BRIEF: Going through the entries below, copy out each line that contains "typedef".
[[ DATA FOR THIS TASK, beginning ]]
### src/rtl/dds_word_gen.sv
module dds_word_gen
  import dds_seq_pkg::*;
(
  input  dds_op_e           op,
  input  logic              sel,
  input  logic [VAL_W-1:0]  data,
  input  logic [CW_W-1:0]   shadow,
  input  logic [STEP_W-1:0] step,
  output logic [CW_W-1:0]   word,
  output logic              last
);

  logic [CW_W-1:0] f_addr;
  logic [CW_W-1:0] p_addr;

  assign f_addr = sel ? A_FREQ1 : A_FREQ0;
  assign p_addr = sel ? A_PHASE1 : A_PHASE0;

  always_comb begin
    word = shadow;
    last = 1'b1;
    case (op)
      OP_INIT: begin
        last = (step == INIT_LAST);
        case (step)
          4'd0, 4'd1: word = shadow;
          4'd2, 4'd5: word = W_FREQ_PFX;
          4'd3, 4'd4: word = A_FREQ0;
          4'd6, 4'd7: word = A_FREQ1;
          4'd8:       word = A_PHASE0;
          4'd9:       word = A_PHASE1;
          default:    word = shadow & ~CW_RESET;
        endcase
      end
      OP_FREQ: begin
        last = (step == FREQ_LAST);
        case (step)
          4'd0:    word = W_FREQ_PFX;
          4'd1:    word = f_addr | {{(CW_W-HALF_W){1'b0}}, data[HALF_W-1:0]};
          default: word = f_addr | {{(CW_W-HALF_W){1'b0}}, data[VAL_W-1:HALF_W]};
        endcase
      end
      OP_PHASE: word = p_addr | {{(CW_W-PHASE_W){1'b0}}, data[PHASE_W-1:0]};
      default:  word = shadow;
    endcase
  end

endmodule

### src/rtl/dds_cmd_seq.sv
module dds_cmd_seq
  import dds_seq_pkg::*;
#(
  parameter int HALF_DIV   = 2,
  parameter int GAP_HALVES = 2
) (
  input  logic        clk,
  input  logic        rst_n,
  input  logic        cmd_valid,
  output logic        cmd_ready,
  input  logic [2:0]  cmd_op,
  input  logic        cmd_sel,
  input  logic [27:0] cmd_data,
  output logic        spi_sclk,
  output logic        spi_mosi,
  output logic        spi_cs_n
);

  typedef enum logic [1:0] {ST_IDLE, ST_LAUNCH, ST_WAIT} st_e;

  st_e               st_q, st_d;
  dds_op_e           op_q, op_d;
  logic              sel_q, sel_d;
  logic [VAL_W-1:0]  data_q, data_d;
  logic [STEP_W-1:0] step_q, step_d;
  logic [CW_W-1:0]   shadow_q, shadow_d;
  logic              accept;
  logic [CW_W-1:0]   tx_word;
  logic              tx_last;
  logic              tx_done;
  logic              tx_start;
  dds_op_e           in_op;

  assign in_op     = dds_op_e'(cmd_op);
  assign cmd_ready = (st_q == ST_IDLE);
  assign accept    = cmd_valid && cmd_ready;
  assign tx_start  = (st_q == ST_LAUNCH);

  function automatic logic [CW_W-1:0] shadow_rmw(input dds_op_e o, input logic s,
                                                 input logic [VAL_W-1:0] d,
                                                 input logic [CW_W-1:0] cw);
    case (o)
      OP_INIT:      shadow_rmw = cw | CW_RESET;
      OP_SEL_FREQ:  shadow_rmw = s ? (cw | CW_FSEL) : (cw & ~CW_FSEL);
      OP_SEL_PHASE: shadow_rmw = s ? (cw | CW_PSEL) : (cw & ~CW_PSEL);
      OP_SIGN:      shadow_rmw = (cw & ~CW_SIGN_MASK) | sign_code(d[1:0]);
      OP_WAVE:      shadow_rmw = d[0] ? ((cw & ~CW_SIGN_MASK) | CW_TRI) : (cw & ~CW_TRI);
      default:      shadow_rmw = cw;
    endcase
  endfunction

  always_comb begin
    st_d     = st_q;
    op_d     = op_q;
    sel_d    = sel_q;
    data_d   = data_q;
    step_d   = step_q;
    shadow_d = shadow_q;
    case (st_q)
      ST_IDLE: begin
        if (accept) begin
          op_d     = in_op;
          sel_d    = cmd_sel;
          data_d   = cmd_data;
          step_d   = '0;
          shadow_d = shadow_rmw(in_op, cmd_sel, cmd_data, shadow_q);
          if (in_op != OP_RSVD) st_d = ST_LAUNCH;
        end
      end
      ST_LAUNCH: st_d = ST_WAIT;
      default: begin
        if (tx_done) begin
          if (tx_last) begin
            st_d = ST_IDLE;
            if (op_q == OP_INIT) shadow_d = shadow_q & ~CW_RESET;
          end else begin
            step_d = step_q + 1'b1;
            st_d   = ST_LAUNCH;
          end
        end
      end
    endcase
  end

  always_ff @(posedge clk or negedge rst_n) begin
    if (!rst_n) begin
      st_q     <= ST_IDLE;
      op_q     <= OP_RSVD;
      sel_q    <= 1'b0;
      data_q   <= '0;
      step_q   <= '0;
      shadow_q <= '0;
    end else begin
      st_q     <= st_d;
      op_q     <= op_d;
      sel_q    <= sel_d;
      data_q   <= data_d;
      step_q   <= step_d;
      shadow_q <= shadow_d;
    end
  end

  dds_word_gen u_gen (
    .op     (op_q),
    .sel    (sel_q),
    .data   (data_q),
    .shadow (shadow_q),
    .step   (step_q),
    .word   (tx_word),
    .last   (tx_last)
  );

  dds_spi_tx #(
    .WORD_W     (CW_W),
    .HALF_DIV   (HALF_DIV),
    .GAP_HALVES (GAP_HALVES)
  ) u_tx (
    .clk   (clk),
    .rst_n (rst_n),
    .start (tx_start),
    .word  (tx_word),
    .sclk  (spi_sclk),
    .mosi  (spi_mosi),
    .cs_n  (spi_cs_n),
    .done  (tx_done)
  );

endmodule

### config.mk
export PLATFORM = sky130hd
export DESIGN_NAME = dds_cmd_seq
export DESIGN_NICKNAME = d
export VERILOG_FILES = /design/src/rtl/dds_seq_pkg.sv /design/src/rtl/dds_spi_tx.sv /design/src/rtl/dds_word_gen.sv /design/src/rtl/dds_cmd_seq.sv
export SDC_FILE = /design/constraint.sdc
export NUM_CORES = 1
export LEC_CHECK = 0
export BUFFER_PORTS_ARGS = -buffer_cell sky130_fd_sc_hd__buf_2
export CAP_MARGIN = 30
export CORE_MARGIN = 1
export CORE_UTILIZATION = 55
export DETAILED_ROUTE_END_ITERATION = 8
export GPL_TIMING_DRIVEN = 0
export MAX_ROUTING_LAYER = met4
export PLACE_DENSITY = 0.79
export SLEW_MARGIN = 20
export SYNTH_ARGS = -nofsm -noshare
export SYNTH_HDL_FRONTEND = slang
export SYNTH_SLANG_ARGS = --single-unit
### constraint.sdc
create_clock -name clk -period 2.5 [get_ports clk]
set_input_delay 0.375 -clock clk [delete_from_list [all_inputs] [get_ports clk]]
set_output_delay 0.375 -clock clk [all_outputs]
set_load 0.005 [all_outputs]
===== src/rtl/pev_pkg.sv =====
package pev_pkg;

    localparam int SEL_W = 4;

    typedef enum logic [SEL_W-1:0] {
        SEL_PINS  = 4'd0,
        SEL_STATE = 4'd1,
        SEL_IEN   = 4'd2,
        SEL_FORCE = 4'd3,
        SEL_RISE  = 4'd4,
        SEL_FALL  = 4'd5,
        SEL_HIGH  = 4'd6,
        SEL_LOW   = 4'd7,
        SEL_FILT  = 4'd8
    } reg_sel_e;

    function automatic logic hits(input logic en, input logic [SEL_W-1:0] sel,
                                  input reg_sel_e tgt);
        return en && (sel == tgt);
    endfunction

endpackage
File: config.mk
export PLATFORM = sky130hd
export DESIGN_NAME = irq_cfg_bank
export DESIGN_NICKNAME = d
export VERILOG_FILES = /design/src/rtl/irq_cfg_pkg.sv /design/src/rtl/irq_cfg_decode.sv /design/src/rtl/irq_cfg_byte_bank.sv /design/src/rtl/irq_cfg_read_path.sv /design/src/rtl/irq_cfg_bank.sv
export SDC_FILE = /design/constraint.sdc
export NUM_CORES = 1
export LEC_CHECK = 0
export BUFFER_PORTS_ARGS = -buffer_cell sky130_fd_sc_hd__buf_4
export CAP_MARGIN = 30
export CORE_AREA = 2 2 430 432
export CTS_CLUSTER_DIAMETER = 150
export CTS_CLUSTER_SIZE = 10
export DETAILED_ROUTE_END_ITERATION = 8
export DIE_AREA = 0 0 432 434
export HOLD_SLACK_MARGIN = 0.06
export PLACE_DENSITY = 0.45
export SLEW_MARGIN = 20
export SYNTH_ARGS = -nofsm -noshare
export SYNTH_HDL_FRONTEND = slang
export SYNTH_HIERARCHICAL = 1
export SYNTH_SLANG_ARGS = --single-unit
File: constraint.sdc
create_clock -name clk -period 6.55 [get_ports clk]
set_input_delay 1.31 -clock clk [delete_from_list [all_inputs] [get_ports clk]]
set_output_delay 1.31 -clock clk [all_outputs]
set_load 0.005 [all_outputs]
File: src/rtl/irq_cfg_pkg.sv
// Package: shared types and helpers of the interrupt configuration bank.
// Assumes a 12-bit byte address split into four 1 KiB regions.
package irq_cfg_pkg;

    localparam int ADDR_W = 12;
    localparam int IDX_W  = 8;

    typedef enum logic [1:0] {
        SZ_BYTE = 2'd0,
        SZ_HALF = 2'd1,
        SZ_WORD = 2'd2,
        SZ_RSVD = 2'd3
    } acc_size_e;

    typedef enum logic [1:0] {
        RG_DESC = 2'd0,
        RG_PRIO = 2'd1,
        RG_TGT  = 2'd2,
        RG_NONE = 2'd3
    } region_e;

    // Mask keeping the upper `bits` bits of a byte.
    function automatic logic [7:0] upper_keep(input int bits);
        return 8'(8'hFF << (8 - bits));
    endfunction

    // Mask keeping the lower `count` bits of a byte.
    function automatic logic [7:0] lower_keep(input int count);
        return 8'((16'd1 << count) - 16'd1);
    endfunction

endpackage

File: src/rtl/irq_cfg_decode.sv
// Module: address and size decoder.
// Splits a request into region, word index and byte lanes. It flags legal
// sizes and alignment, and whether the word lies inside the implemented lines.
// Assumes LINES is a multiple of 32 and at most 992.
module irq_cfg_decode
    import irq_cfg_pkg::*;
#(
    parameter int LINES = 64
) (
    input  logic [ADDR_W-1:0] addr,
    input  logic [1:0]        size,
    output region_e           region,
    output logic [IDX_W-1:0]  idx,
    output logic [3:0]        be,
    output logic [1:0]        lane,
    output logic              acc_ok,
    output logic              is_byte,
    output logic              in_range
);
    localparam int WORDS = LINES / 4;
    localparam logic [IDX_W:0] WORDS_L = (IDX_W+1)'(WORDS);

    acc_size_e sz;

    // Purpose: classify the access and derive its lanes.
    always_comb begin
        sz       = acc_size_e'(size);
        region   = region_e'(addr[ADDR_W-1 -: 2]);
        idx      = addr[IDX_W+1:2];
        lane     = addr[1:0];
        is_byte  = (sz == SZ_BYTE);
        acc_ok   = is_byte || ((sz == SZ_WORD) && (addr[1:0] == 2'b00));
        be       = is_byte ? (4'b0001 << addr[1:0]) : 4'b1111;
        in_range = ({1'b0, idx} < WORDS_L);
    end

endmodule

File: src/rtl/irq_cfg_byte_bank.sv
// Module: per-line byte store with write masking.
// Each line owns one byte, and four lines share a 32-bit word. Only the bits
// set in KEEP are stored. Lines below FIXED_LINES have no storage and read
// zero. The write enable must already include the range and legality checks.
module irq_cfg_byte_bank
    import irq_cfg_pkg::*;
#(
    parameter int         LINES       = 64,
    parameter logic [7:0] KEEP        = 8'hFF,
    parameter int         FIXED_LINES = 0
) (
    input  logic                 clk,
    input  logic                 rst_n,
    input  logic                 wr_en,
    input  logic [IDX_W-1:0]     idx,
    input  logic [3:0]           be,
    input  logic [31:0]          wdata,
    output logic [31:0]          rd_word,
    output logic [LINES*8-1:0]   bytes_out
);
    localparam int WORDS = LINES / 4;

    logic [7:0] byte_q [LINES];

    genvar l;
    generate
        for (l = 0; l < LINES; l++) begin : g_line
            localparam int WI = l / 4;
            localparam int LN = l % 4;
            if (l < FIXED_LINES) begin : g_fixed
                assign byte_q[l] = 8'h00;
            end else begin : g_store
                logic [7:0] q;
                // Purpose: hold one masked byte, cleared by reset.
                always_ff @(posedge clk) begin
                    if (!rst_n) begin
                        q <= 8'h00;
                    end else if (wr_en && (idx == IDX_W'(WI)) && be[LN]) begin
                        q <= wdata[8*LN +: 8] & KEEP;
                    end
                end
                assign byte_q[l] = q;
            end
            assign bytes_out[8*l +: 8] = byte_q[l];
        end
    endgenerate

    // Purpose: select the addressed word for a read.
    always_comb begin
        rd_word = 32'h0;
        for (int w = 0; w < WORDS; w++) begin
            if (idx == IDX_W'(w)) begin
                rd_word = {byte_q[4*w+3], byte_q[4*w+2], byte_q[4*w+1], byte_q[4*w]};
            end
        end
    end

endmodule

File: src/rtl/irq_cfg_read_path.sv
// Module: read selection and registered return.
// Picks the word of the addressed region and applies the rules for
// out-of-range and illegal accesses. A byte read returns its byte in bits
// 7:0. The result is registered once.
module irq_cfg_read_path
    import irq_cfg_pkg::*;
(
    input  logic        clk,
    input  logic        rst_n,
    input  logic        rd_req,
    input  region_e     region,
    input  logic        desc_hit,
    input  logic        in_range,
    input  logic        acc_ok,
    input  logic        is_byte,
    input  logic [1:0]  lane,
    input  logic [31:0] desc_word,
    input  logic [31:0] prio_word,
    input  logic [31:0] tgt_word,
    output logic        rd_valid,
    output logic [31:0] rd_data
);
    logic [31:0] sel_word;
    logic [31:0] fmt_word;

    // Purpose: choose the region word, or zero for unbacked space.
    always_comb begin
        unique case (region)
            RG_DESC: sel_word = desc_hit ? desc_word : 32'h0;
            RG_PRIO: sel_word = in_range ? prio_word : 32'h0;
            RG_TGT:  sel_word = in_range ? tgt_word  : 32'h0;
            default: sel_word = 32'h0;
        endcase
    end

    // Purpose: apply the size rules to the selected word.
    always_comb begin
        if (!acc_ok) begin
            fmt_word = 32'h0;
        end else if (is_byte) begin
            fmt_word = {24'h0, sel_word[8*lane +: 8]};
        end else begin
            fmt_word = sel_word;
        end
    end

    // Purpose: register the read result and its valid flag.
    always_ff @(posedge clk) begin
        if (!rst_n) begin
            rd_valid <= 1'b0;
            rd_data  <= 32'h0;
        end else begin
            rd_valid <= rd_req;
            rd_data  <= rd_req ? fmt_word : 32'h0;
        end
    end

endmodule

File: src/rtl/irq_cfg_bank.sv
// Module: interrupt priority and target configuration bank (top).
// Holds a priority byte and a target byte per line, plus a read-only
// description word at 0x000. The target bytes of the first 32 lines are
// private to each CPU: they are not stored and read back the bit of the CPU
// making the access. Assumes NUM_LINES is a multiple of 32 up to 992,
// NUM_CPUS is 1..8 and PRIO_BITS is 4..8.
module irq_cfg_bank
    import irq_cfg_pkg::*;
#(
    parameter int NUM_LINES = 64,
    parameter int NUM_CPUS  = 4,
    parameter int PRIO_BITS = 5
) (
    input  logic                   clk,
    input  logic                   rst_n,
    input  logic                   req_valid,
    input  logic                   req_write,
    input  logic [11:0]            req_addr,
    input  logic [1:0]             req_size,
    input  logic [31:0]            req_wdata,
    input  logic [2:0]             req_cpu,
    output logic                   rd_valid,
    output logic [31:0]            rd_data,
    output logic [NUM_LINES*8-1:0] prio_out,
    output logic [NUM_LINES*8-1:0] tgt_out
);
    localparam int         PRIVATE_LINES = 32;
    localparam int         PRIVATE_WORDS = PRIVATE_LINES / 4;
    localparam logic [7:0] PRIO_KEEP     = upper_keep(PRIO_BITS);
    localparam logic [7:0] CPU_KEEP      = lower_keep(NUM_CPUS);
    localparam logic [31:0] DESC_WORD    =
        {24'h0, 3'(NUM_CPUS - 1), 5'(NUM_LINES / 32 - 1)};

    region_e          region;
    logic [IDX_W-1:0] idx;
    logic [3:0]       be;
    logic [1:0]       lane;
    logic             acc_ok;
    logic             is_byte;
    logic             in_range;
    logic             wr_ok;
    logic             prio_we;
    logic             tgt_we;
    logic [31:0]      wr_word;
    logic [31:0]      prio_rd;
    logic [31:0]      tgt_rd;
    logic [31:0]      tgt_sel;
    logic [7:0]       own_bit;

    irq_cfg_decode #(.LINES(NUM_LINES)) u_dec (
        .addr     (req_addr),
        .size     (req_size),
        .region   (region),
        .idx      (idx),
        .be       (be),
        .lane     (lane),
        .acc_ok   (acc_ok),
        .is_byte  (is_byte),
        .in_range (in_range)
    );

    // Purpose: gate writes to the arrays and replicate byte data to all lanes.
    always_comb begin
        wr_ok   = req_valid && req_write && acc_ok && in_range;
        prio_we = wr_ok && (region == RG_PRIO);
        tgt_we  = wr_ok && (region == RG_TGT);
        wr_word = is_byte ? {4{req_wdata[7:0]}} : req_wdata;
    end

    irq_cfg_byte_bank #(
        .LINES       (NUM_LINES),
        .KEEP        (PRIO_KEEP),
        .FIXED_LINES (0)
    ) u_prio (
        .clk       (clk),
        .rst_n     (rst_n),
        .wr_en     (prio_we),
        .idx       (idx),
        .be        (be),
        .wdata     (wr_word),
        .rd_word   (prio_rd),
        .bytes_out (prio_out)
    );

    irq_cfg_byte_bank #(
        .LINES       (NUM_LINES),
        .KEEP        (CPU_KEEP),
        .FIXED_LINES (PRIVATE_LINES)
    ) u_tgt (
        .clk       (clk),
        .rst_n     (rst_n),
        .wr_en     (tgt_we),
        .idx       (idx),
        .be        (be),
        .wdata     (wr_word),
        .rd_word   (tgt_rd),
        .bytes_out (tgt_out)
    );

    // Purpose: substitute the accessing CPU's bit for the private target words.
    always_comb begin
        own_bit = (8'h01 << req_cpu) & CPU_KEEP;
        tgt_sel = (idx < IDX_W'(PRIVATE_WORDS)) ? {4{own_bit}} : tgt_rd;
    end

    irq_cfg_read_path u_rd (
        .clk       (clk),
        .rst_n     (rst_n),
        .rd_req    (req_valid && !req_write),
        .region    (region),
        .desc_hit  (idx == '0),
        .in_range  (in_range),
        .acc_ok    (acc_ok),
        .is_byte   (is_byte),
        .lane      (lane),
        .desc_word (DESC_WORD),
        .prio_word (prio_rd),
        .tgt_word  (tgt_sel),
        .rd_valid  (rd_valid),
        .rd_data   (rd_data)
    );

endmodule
[[ DATA FOR THIS TASK, end ]]
EXERCISE SOLUTION:
  typedef enum logic [1:0] {ST_IDLE, ST_LAUNCH, ST_WAIT} st_e;
    typedef enum logic [SEL_W-1:0] {
    typedef enum logic [1:0] {
    typedef enum logic [1:0] {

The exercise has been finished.